▶ _Task statement_: Word for word, restate the lines from the start of the data down to the line with "export GPL_TIMING_DRIVEN = 0", both included.

(Beginning of Material for this task)

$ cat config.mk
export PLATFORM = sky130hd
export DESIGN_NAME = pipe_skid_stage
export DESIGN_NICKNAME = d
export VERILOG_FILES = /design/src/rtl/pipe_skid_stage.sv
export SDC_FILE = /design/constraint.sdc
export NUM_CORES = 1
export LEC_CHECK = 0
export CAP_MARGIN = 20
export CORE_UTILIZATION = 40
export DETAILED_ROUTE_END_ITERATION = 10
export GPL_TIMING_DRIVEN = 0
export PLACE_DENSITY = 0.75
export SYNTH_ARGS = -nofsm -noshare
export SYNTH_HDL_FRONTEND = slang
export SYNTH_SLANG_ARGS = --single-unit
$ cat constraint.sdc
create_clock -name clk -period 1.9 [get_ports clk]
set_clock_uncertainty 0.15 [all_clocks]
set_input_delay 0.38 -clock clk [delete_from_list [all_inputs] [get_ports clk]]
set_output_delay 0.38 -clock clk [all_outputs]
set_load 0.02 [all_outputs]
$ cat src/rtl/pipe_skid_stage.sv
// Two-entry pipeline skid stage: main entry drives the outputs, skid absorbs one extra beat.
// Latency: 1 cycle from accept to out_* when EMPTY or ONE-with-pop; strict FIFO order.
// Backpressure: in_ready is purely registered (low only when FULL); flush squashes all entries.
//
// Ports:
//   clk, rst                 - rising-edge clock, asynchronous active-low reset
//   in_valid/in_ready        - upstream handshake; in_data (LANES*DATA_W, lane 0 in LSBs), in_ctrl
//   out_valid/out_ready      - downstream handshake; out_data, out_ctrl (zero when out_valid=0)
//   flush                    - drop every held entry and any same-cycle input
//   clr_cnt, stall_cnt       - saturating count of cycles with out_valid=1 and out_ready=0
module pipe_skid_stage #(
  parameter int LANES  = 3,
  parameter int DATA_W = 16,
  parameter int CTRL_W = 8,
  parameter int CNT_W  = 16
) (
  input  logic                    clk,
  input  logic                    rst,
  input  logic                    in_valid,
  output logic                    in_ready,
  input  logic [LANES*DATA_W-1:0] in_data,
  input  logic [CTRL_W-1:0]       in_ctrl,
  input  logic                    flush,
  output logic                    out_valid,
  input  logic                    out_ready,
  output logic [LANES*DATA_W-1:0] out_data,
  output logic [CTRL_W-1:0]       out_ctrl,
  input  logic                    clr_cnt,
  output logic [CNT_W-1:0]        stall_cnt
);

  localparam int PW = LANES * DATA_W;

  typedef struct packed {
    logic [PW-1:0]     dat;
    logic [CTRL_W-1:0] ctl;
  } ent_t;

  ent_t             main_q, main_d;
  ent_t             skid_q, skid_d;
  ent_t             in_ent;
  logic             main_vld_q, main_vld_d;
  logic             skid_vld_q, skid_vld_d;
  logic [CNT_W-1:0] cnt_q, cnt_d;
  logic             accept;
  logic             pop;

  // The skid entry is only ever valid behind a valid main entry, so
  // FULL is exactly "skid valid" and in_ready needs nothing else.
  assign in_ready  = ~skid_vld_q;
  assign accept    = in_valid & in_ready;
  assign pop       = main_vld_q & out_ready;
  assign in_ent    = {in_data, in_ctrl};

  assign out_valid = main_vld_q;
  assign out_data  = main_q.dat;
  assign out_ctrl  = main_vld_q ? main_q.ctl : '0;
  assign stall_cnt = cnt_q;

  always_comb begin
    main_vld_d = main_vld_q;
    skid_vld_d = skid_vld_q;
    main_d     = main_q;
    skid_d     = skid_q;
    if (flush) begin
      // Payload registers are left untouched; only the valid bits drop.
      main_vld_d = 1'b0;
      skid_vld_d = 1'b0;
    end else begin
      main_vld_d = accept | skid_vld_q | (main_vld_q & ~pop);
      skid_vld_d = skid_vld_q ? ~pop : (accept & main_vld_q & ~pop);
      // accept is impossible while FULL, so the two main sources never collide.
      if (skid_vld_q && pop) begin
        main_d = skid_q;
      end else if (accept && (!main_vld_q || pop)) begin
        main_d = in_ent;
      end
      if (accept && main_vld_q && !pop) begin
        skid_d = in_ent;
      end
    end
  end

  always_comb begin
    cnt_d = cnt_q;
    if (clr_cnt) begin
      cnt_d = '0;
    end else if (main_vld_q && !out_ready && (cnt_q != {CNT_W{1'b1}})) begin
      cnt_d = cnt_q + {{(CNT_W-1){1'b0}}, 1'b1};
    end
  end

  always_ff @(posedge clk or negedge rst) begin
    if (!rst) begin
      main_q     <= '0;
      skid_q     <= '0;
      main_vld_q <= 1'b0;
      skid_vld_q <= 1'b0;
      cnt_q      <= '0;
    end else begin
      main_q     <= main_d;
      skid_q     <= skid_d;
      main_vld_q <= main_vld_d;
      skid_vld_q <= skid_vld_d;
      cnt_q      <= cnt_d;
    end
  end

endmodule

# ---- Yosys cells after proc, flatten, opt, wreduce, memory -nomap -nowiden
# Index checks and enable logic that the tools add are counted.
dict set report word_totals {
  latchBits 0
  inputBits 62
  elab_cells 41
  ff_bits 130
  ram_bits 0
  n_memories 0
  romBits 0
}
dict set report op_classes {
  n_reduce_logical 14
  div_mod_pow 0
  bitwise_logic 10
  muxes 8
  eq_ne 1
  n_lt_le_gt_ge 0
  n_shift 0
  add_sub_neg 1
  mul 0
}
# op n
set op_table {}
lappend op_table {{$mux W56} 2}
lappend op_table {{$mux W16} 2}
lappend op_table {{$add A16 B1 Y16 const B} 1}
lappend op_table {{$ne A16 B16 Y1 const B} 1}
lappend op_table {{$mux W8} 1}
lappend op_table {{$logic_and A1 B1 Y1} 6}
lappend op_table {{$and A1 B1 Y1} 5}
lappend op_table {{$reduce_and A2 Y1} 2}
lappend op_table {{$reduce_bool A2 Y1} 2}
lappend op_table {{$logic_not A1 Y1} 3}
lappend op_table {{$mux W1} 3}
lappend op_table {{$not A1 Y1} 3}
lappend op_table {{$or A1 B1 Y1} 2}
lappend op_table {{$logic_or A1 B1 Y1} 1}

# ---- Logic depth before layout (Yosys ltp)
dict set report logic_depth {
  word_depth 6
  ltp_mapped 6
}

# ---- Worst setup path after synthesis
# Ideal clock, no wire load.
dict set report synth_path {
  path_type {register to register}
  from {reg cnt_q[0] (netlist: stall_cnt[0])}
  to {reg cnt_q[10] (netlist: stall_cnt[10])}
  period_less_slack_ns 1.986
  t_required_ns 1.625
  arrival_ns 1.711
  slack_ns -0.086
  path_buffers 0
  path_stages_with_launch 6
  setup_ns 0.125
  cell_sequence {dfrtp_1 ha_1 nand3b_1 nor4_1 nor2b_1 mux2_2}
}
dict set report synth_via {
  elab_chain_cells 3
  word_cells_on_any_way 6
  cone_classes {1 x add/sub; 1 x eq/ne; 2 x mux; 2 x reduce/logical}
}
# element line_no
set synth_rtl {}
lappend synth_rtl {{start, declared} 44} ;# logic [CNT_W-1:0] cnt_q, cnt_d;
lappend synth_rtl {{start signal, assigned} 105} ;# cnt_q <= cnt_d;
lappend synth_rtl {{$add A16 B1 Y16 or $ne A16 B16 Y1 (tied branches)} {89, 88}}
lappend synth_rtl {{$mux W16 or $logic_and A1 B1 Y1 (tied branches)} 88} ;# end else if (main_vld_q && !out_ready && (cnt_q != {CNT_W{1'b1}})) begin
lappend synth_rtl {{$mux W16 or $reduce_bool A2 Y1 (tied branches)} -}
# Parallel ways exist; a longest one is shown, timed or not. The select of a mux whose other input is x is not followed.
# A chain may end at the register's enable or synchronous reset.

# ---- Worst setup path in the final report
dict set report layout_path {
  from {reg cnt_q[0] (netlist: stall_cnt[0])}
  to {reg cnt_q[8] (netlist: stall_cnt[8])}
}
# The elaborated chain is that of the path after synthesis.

(End of Material for this task)

▶ _Answer box_:
$ cat config.mk
export PLATFORM = sky130hd
export DESIGN_NAME = pipe_skid_stage
export DESIGN_NICKNAME = d
export VERILOG_FILES = /design/src/rtl/pipe_skid_stage.sv
export SDC_FILE = /design/constraint.sdc
export NUM_CORES = 1
export LEC_CHECK = 0
export CAP_MARGIN = 20
export CORE_UTILIZATION = 40
export DETAILED_ROUTE_END_ITERATION = 10
export GPL_TIMING_DRIVEN = 0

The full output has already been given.